有機ELの大型パネル開発競争は、いよいよ「バックキャスティングモード」に入ってきた。成功する革新的な生産技術の開発というのは、これまでも常にこのモードで行なわれてきた。官や大学等で行なわれている様々な技術開発モードとは基本的に違う産業界特有のやり方である。
これからの「モノ作りニッポン」を支えて行くためには、リードする製造業が次々とこのモードで革新的な生産技術開発に取り組むことが不可欠となる。
今から何年後にこのような商品の製造販売を開始するという、リーダーの強い意志を開発者全員に徹底するということが非常に重要だ。当然相当の開発に向けた資源投資も予め準備しなければならない。

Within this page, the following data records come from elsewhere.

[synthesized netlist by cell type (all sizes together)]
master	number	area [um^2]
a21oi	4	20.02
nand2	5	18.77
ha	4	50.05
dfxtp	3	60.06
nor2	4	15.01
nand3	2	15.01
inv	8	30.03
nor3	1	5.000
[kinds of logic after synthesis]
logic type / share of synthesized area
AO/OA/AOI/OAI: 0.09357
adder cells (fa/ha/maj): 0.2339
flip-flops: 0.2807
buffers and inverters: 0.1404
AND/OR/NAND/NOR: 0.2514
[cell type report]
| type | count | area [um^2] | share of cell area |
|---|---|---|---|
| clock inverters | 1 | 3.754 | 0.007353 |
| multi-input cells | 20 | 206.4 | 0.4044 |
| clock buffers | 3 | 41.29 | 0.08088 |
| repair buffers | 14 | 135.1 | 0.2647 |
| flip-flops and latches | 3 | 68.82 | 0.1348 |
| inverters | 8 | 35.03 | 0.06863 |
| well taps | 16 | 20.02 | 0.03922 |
### config.mk
export PLATFORM = sky130hd
export DESIGN_NAME = kalman_altitude_estimator_top
export DESIGN_NICKNAME = d
export VERILOG_FILES = /design/src/sv/kae_pkg.sv /design/src/sv/kae_mul.sv /design/src/sv/kae_ctrl.sv /design/src/sv/kalman_altitude_estimator_top.sv
export SDC_FILE = /design/constraint.sdc
export NUM_CORES = 2
export LEC_CHECK = 0
export BUFFER_PORTS_ARGS = -buffer_cell sky130_fd_sc_hd__buf_2
export CAP_MARGIN = 15
export CORE_ASPECT_RATIO = 0.7
export CORE_MARGIN = 1.5
export CORE_UTILIZATION = 40
export CTS_BUF_LIST = sky130_fd_sc_hd__clkbuf_8
export DETAILED_ROUTE_END_ITERATION = 8
export HOLD_SLACK_MARGIN = 0.15
export RECOVER_POWER = 50
export SYNTH_ARGS = -nofsm -noshare
export SYNTH_HDL_FRONTEND = slang
export SYNTH_SLANG_ARGS = --single-unit
### constraint.sdc
create_clock -name clk -period 15.5 [get_ports clk]
set_input_delay 0.775 -clock clk [delete_from_list [all_inputs] [get_ports clk]]
set_output_delay 0.775 -clock clk [all_outputs]
set_load 0.01 [all_outputs]
File: src/design/dskc_pkg.sv
// Shared types, codes and the base decoder for the dual-strand k-mer counter.
// No dependencies; every other design file but dskc_ram imports this package.
`default_nettype none

package dskc_pkg;

    // Widths fixed by the interface
    localparam int CHAR_BITS   = 8;
    localparam int INDEX_BITS  = 12;
    localparam int OUT_BITS    = 32;
    localparam int OPCODE_BITS = 2;

    // Depth of the command queue between the front and the back part
    localparam int QUEUE_DEPTH = 2;

    // Input opcodes
    typedef enum logic [OPCODE_BITS-1:0] {
        OP_CHAR   = 2'd0,
        OP_RECORD = 2'd1,
        OP_READ   = 2'd2
    } t_opcode;

    // Kind of a queued command
    typedef enum logic {
        CMD_COUNT = 1'b0,
        CMD_READ  = 1'b1
    } t_cmd;

    // Back part sequencer states
    typedef enum logic [2:0] {
        S_CLEAR,
        S_IDLE,
        S_UPD1,
        S_UPD2,
        S_RDOUT
    } t_back_state;

    // Character codes
    localparam logic [CHAR_BITS-1:0] CHAR_A    = 8'h41;
    localparam logic [CHAR_BITS-1:0] CHAR_T    = 8'h54;
    localparam logic [CHAR_BITS-1:0] CHAR_C    = 8'h43;
    localparam logic [CHAR_BITS-1:0] CHAR_G    = 8'h47;
    localparam logic [CHAR_BITS-1:0] CHAR_A_LC = 8'h61;
    localparam logic [CHAR_BITS-1:0] CHAR_T_LC = 8'h74;
    localparam logic [CHAR_BITS-1:0] CHAR_C_LC = 8'h63;
    localparam logic [CHAR_BITS-1:0] CHAR_G_LC = 8'h67;

    // Base codes; complement flips the low bit (A<->T, C<->G)
    localparam logic [1:0] BASE_A    = 2'd0;
    localparam logic [1:0] BASE_T    = 2'd1;
    localparam logic [1:0] BASE_C    = 2'd2;
    localparam logic [1:0] BASE_G    = 2'd3;
    localparam logic [1:0] BASE_COMP = 2'd1;

    typedef struct packed {
        logic       hit;
        logic [1:0] code;
    } t_base;

    function automatic t_base base_decode(input logic [CHAR_BITS-1:0] c);
        t_base b;
        b.hit  = 1'b1;
        b.code = BASE_A;
        case (c) inside
            CHAR_A, CHAR_A_LC: b.code = BASE_A;
            CHAR_T, CHAR_T_LC: b.code = BASE_T;
            CHAR_C, CHAR_C_LC: b.code = BASE_C;
            CHAR_G, CHAR_G_LC: b.code = BASE_G;
            default:           b.hit  = 1'b0;
        endcase
        return b;
    endfunction

endpackage

`default_nettype wire

File: src/design/dskc_queue.sv
// Short command queue between the front and the back part.
// Depends on dskc_pkg for its depth.
`default_nettype none

module dskc_queue #(
    parameter int WIDTH = 25
) (
    input  wire logic             i_clk,
    input  wire logic             i_rst_n,
    input  wire logic             i_push,
    input  wire logic [WIDTH-1:0] i_entry,
    input  wire logic             i_pop,
    output logic                  o_full,
    output logic                  o_valid,
    output logic      [WIDTH-1:0] o_head
);

    import dskc_pkg::*;

    localparam int PTR_BITS = (QUEUE_DEPTH > 1) ? $clog2(QUEUE_DEPTH) : 1;
    localparam int CNT_BITS = $clog2(QUEUE_DEPTH + 1);
    localparam logic [PTR_BITS-1:0] LAST_SLOT = PTR_BITS'(QUEUE_DEPTH - 1);
    localparam logic [CNT_BITS-1:0] FULL_CNT  = CNT_BITS'(QUEUE_DEPTH);

    logic [WIDTH-1:0]    r_slot [QUEUE_DEPTH];
    logic [PTR_BITS-1:0] r_wr_ptr, n_wr_ptr;
    logic [PTR_BITS-1:0] r_rd_ptr, n_rd_ptr;
    logic [CNT_BITS-1:0] r_count, n_count;

    always_comb begin
        n_wr_ptr = r_wr_ptr;
        n_rd_ptr = r_rd_ptr;
        n_count  = r_count;
        if (i_push) begin
            n_wr_ptr = (r_wr_ptr == LAST_SLOT) ? '0 : r_wr_ptr + 1'b1;
        end
        if (i_pop) begin
            n_rd_ptr = (r_rd_ptr == LAST_SLOT) ? '0 : r_rd_ptr + 1'b1;
        end
        if (i_push && !i_pop) begin
            n_count = r_count + 1'b1;
        end else if (i_pop && !i_push) begin
            n_count = r_count - 1'b1;
        end
    end

    always_ff @(posedge i_clk) begin
        if (!i_rst_n) begin
            r_wr_ptr <= '0;
            r_rd_ptr <= '0;
            r_count  <= '0;
        end else begin
            r_wr_ptr <= n_wr_ptr;
            r_rd_ptr <= n_rd_ptr;
            r_count  <= n_count;
        end
    end

    always_ff @(posedge i_clk) begin
        if (i_push) begin
            r_slot[r_wr_ptr] <= i_entry;
        end
    end

    assign o_full  = (r_count == FULL_CNT);
    assign o_valid = (r_count != '0);
    assign o_head  = r_slot[r_rd_ptr];

    a_no_overflow: assert property (@(posedge i_clk) disable iff (!i_rst_n)
        i_push |-> (r_count != FULL_CNT) || i_pop)
        else $error("queue written while full");

    a_no_underflow: assert property (@(posedge i_clk) disable iff (!i_rst_n)
        i_pop |-> (r_count != '0))
        else $error("queue read while empty");

endmodule

`default_nettype wire

File: config.mk
export PLATFORM = sky130hd
export DESIGN_NAME = dskc_queue
export DESIGN_NICKNAME = d
export VERILOG_FILES = /design/src/design/dskc_pkg.sv /design/src/design/dskc_queue.sv
export SDC_FILE = /design/constraint.sdc
export NUM_CORES = 1
export LEC_CHECK = 0
export BUFFER_PORTS_ARGS = -buffer_cell sky130_fd_sc_hd__buf_2
export CORE_MARGIN = 10
export CORE_UTILIZATION = 51
export DETAILED_ROUTE_END_ITERATION = 16
export PLACE_DENSITY = 0.88
export SYNTH_ARGS = -nofsm -noshare
export SYNTH_HDL_FRONTEND = slang
export SYNTH_SLANG_ARGS = --single-unit
File: constraint.sdc
create_clock -name i_clk -period 2.9 [get_ports i_clk]
set_input_delay 0.725 -clock i_clk [delete_from_list [all_inputs] [get_ports i_clk]]
set_output_delay 0.725 -clock i_clk [all_outputs]
set_load 0.01 [all_outputs]
==> reports/metrics.yaml <==
first_global_vias: 1163
outcome: "completed"
area_of_the_mapped_netlist_um2: 2020
initial_util_pct: 54.1
ctsHtreeMaxLevel: 2
synth.most_common_cell: "sky130_fd_sc_hd__edfxtp_1"
placement_row_count: 22
remaining_drc_errors: 0
cp_slowest_cell: "sky130_fd_sc_hd__dfxtp_1"
power.clock.fraction_pct: 25.1
p_switching_mw: 0.311
reg2reg_setup_slack_ns: 1.55
clock_tree.buffer_depth: 2
postCtsResizedCells: 0
critical_path_buf_inv_count: 2
global_route_wire_length_before_repair_um: 5490
footprint_of_the_flip_flops_and_latches_um2: 1600
synthArstFlopShare_pct: 0
synth.net_count: 130
total_routing_usage_reported_by_global_routing_pct: 10.0
final_layout_size_suffix_gt1_share_pct: 56.1
cp_cell_sequence: "buf_4, mux2_2, buf_2"
switching_share_pct: 20.9
fp.coreArea_um2: 3740
critical_path.endpoint_type: "output pin"
grt_max_degree: 22
post_synth_main_area_contributors: "sky130_fd_sc_hd__edfxtp_1 (74%), sky130_fd_sc_hd__mux2_2 (14%), sky130_fd_sc_hd__dfxtp_1 (4.9%), sky130_fd_sc_hd__and2_1 (1.2%), sky130_fd_sc_hd__xor2_1 (0.87%)"
cts-root-buf: "sky130_fd_sc_hd__clkbuf_8"
crit_family: "buffers and inverters"
final_core_util_pct: 65.5
final_nets: 193
final_hold_viol_count: 0
synth_cell_types: 17
worstHoldStart: "r_count[1]"
cts.sink_count: 55
cp.arrival_ns: 1.57
finalCritPeriodShare_pct: 79.2
wl_per_cell_um: 16.6
intPower_mw: 1.18
drt-pass1-iter-count: 3
yosys_register_bits: 55
ys_top_cells_by_count: "sky130_fd_sc_hd__edfxtp_1 (50), sky130_fd_sc_hd__mux2_2 (25), sky130_fd_sc_hd__dfxtp_1 (5)"
synth.avg_cell_area_um2: 20.2
detailroute.via_count: 1046
drv_slew: 0
final.setup_skew_ns: 0.00637
die_h_um: 83.0
timing_worst_slew_pin_value_ns: 0.405
reg2regPathDepth: 2
critical-path-max-stage-delay_ns: 0.43
layout.filler_cells: 293
vias_per_cell: 4.93
grt_setup_unrepaired: "false"
maxSlewHeadroom_pct: 72.9
combinationalPowerShare_pct: 12.6
multi_input_comb_area_um2: 402
path_max_fanout: 21
port_buffers: 55
detailed_route_iter0_violations: 37
crit_required_ns: 2.17
clock_insertion_delay_worst_skew_ns: 0.29
syn_inst: 100
hpwl_after_dpl_um: 2700
power_density_nw_per_um2: 608
static_leak_nw: 0.943
synthesis.yosys.warnings: 0
die_w_um: 83.0
die_area_um2: 6890
tritoncts: "done"
max_freq_mhz: 435
top_level_ports: 56
period_needed_ns: 2.30
worst_hold_path.endpoint: "r_count[1]"
share_seq_of_total_power_pct: 62.3
ant_nets: 0
synth_largest_area_cell: "sky130_fd_sc_hd__edfxtp_1"
insertedDiodeCount: 0
postCtsSetupRepairBufs: 0
flow.area_growth_from_synthesis_pct: 21.1
synth_ff_type: "sky130_fd_sc_hd__edfxtp_1"
antenna_found_initial: 0
worst-setup-path-type: "flop to output pin"
worstHoldPathCells: 2
critPathLaunchType: "flop"
setup_total_negative_slack_ns: 0
regToRegEndpoint: "r_slot[0][7]"
postCtsHoldBufs: 0
synth_enable_flop_cells: 50
gpl.final_weighted_congestion: 0.675
vdd_ir_drop_max_uv: 380
routed_wl_um: 3510
grt-ovfl-total: 0
maxCapViolCount: 0
rr_startpoint: "r_wr_ptr"
synth.top_cell.area_share_pct: 74.2
ys_seq_area_share_pct: 79.1
clk_pin_slew_ns: 0.08
min_path_type: "flop to flop"
cts_buffers: 5
timing.final.setup_violations: 0
## flip-flops by register name, indices dropped and copies added (netlist names), named ones only
register  flops
r_slot       50
r_wr_ptr      1
r_count       2
r_rd_ptr      1
## worst min-delay path, stage by stage, from the launching register on
cell and delay, ns:
sky130_fd_sc_hd__dfxtp_1 0.34, sky130_fd_sc_hd__o21ai_0 0.09, sky130_fd_sc_hd__a21boi_1 0.07
## through the flow
stage	std cells	instance area, um^2	worst slack [ns]	hold slack, ns	total power [mW]
6_report	212	2450	0.603	0.538	1.49
5_1_grt	212	2450	0.505	0.584	1.57
4_1_cts	212	2450	0.574	0.534	1.51
3_5_place_dp	204	2370	0.905	0.515	1.14
3_3_place_gp	204	2370	0.957	0.471	1.13
2_1_floorplan	100	2020	0.584	0.461	1.05
## placed cells by master, fill, tap and decap left out, types with 2 or more instances in the layout
| cell | Yosys | routed |
|---|---|---|
| sky130_fd_sc_hd__clkbuf_8 | 0 | 5 |
| sky130_fd_sc_hd__and2_1 | 4 | 4 |
| sky130_fd_sc_hd__mux2_2 | 25 | 25 |
| sky130_fd_sc_hd__buf_2 | 1 | 55 |
| sky130_fd_sc_hd__buf_4 | 2 | 4 |
| sky130_fd_sc_hd__dfxtp_1 | 5 | 5 |
| sky130_fd_sc_hd__clkbuf_1 | 0 | 3 |
| sky130_fd_sc_hd__edfxtp_1 | 50 | 50 |
| sky130_fd_sc_hd__xor2_1 | 2 | 2 |
## cell families (layout without fill, tap and decap cells)
kind of cell / after synthesis / in the layout / share of synthesized area [%]
flops: 55 / 55 / 79.1
xor+xnor: 3 / 3 / 1.30
compound gates: 3 / 3 / 0.989
mux: 25 / 25 / 13.9
fa+ha+maj: 1 / 1 / 0.618
simple gates: 9 / 9 / 2.90
buf+inv: 4 / 68 / 1.17
## worst max-delay path by stage
stage	depth (start not counted)	slack [ns]	from	to
2_1_floorplan	1	0.58	i_push	r_slot[0][0]
3_3_place_gp	3	0.96	flop	o_head[9]
3_5_place_dp	3	0.90	flop	o_head[17]
4_1_cts	3	0.57	flop	o_head[17]
5_1_grt	3	0.50	flop	o_head[22]
6_report	3	0.60	flop	o_head[17]
## metal layers
metal / track usage (%) / share of wire [%]
met4: 2.92 / 1.0
met3: 5.47 / 8.8
met5: 0 / 0
met2: 18.7 / 56
met1: 8.97 / 34
## power by group through the flow
stage | clock, mW | combinational [mW] | sequential [mW]
6_report | 0.375 | 0.188 | 0.928
5_1_grt | 0.427 | 0.208 | 0.932
4_1_cts | 0.388 | 0.193 | 0.928
3_5_place_dp | 0 | 0.193 | 0.946
3_3_place_gp | 0 | 0.186 | 0.942
2_1_floorplan | 0 | 0.114 | 0.940
## final cells by class
class,instances,area share (%)
well taps,48,2.45
multi-input cells,41,16.4
flip-flops and latches,55,65.3
repair buffers,59,12.4
inverters,1,0.153
clock buffers,8,3.27
Power figures use the tool's default switching activity.
**src/design/dskc_pkg.sv**
```systemverilog
// Shared types, codes and the base decoder for the dual-strand k-mer counter.
// No dependencies; every other design file but dskc_ram imports this package.
`default_nettype none

package dskc_pkg;

    // Widths fixed by the interface
    localparam int CHAR_BITS   = 8;
    localparam int INDEX_BITS  = 12;
    localparam int OUT_BITS    = 32;
    localparam int OPCODE_BITS = 2;

    // Depth of the command queue between the front and the back part
    localparam int QUEUE_DEPTH = 2;

    // Input opcodes
    typedef enum logic [OPCODE_BITS-1:0] {
        OP_CHAR   = 2'd0,
        OP_RECORD = 2'd1,
        OP_READ   = 2'd2
    } t_opcode;

    // Kind of a queued command
    typedef enum logic {
        CMD_COUNT = 1'b0,
        CMD_READ  = 1'b1
    } t_cmd;

    // Back part sequencer states
    typedef enum logic [2:0] {
        S_CLEAR,
        S_IDLE,
        S_UPD1,
        S_UPD2,
        S_RDOUT
    } t_back_state;

    // Character codes
    localparam logic [CHAR_BITS-1:0] CHAR_A    = 8'h41;
    localparam logic [CHAR_BITS-1:0] CHAR_T    = 8'h54;
    localparam logic [CHAR_BITS-1:0] CHAR_C    = 8'h43;
    localparam logic [CHAR_BITS-1:0] CHAR_G    = 8'h47;
    localparam logic [CHAR_BITS-1:0] CHAR_A_LC = 8'h61;
    localparam logic [CHAR_BITS-1:0] CHAR_T_LC = 8'h74;
    localparam logic [CHAR_BITS-1:0] CHAR_C_LC = 8'h63;
    localparam logic [CHAR_BITS-1:0] CHAR_G_LC = 8'h67;

    // Base codes; complement flips the low bit (A<->T, C<->G)
    localparam logic [1:0] BASE_A    = 2'd0;
    localparam logic [1:0] BASE_T    = 2'd1;
    localparam logic [1:0] BASE_C    = 2'd2;
    localparam logic [1:0] BASE_G    = 2'd3;
    localparam logic [1:0] BASE_COMP = 2'd1;

    typedef struct packed {
        logic       hit;
        logic [1:0] code;
    } t_base;

    function automatic t_base base_decode(input logic [CHAR_BITS-1:0] c);
        t_base b;
        b.hit  = 1'b1;
        b.code = BASE_A;
        case (c) inside
            CHAR_A, CHAR_A_LC: b.code = BASE_A;
            CHAR_T, CHAR_T_LC: b.code = BASE_T;
            CHAR_C, CHAR_C_LC: b.code = BASE_C;
            CHAR_G, CHAR_G_LC: b.code = BASE_G;
            default:           b.hit  = 1'b0;
        endcase
        return b;
    endfunction

endpackage

`default_nettype wire

```
**src/design/dskc_front.sv**
```systemverilog
// Front part: accepts words, keeps both strand windows and queues commands.
// Depends on dskc_pkg for opcodes, command kinds and the base decoder.
`default_nettype none

module dskc_front #(
    parameter int KMER_LENGTH = 6
) (
    input  wire logic                              i_clk,
    input  wire logic                              i_rst_n,
    input  wire logic                              i_accept,
    input  wire logic [dskc_pkg::OPCODE_BITS-1:0]  i_opcode,
    input  wire logic [dskc_pkg::CHAR_BITS-1:0]    i_char_code,
    input  wire logic [dskc_pkg::INDEX_BITS-1:0]   i_read_index,
    output logic                                   o_push,
    output logic      [4*KMER_LENGTH:0]            o_entry
);

    import dskc_pkg::*;

    localparam int WIN_BITS   = 2 * KMER_LENGTH;
    localparam int VALID_BITS = $clog2(KMER_LENGTH + 1);
    localparam logic [VALID_BITS-1:0] FULL_VALID = VALID_BITS'(KMER_LENGTH);

    logic [WIN_BITS-1:0]   r_fwd, n_fwd;
    logic [WIN_BITS-1:0]   r_rev, n_rev;
    logic [VALID_BITS-1:0] r_valid, n_valid;
    t_base                 base;

    always_comb begin
        base    = base_decode(i_char_code);
        n_fwd   = r_fwd;
        n_rev   = r_rev;
        n_valid = r_valid;
        o_push  = 1'b0;
        o_entry = {CMD_COUNT, r_fwd, r_rev};
        if (i_accept) begin
            unique case (i_opcode)
                OP_CHAR: begin
                    if (base.hit) begin
                        // shift in: newest base low forward, complement high reverse
                        n_fwd   = WIN_BITS'({r_fwd, base.code});
                        n_rev   = WIN_BITS'({base.code ^ BASE_COMP, r_rev} >> 2);
                        n_valid = (r_valid == FULL_VALID) ? r_valid : r_valid + 1'b1;
                        o_push  = (n_valid == FULL_VALID);
                        o_entry = {CMD_COUNT, n_fwd, n_rev};
                    end else begin
                        n_fwd   = '0;
                        n_rev   = '0;
                        n_valid = '0;
                    end
                end
                OP_RECORD: begin
                    n_fwd   = '0;
                    n_rev   = '0;
                    n_valid = '0;
                end
                OP_READ: begin
                    o_push  = 1'b1;
                    o_entry = {CMD_READ, WIN_BITS'(i_read_index), {WIN_BITS{1'b0}}};
                end
                default: begin
                    // unused opcode: drop
                end
            endcase
        end
    end

    always_ff @(posedge i_clk) begin
        if (!i_rst_n) begin
            r_fwd   <= '0;
            r_rev   <= '0;
            r_valid <= '0;
        end else begin
            r_fwd   <= n_fwd;
            r_rev   <= n_rev;
            r_valid <= n_valid;
        end
    end

endmodule

`default_nettype wire

```
$ cat src/hw/rtl/double_ended_queue_top.sv
// Double-ended queue: a request is accepted at a clock edge with start high
// and busy low; its result strobes on done after the execute step, or after
// the refill step that reads the new end word from the RAM for a pop that
// leaves entries behind. A new request is taken only once the controller
// is idle again. rst_n clears indices and count (queue empty); RAM contents
// are not cleared. The receiver cannot stall: done is a one-cycle strobe.
module double_ended_queue_top #(
    parameter int unsigned DATA_WIDTH = 32
) (
    input  logic              clk,
    input  logic              rst_n,
    input  logic              start,
    output logic              busy,
    input  deq_pkg::deq_req_t request,
    output logic              done,
    output deq_pkg::deq_res_t result
);
    import deq_pkg::*;

    deq_cmd_t  cmd;
    deq_stat_t stat;

    deq_ctrl u_ctrl (
        .clk   (clk),
        .rst_n (rst_n),
        .start (start),
        .busy  (busy),
        .cmd   (cmd),
        .stat  (stat)
    );

    deq_datapath #(
        .DATA_WIDTH (DATA_WIDTH)
    ) u_datapath (
        .clk     (clk),
        .rst_n   (rst_n),
        .cmd     (cmd),
        .stat    (stat),
        .request (request),
        .done    (done),
        .result  (result)
    );

endmodule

用地や製造要員の確保も保証されていなければ具体的な構想とは言えないだろう。
有機ELの基本的な発光原理は公知となってもう久しい。試作品も一部先行グループによって発表されている。 では、それを一体どうやって量産するかということになるのだがそれは、当分の間公表されることは無いはずだ。韓国サムスン電子、我が日本のソニー、松下、キヤノンがそれぞれ秘策をもって取り組んでいるようだが、これ以外にも二、三社が参入を計画しているかもしれない。
この勝敗を分ける重要なポイントは、今薄型パネルで全盛を謳歌している液晶パネルとは全く違うシナリオ(キー・テクノロジー)が登場してくるということである。それは、これまで有機ELの材料開発、基礎研究、試作品を開発してきた各研究機関での方法とはまるで異なる方式が登場するということを意味している。 現行の大型液晶パネルを凌駕するための次世代パネルは、まずガラス基板をプラスチックフィルムに代え、バッチ生産をロール・ツー・ロールの連続方式に代えるという大きな「バックキャスティング・命題」がある。 そんなものはそう簡単に出来るはずがないと無理な理由を次々並べ立てるのは、学識経験豊かな研究者のごく一般的な言ですが、生産技術開発者というのは、その路線から外れた非常識、馬鹿の集まりと言えるのかもしれません。
私達は先進的な生産技術開発をいくつも手がけて来ましたが、その奥義がいわゆる学会等で公表されるのには10〜20年はかかるでしょう。とてつもない新しい生産技術が認知されるためには、その技術の再現性が保証されなければなりませんが、第三者が生産技術の再現性を証明するためには、その実証設備がないのです。通常、大型液晶パネルや有機ELパネルの生産設備というのは、世界に一つしかないものなのです。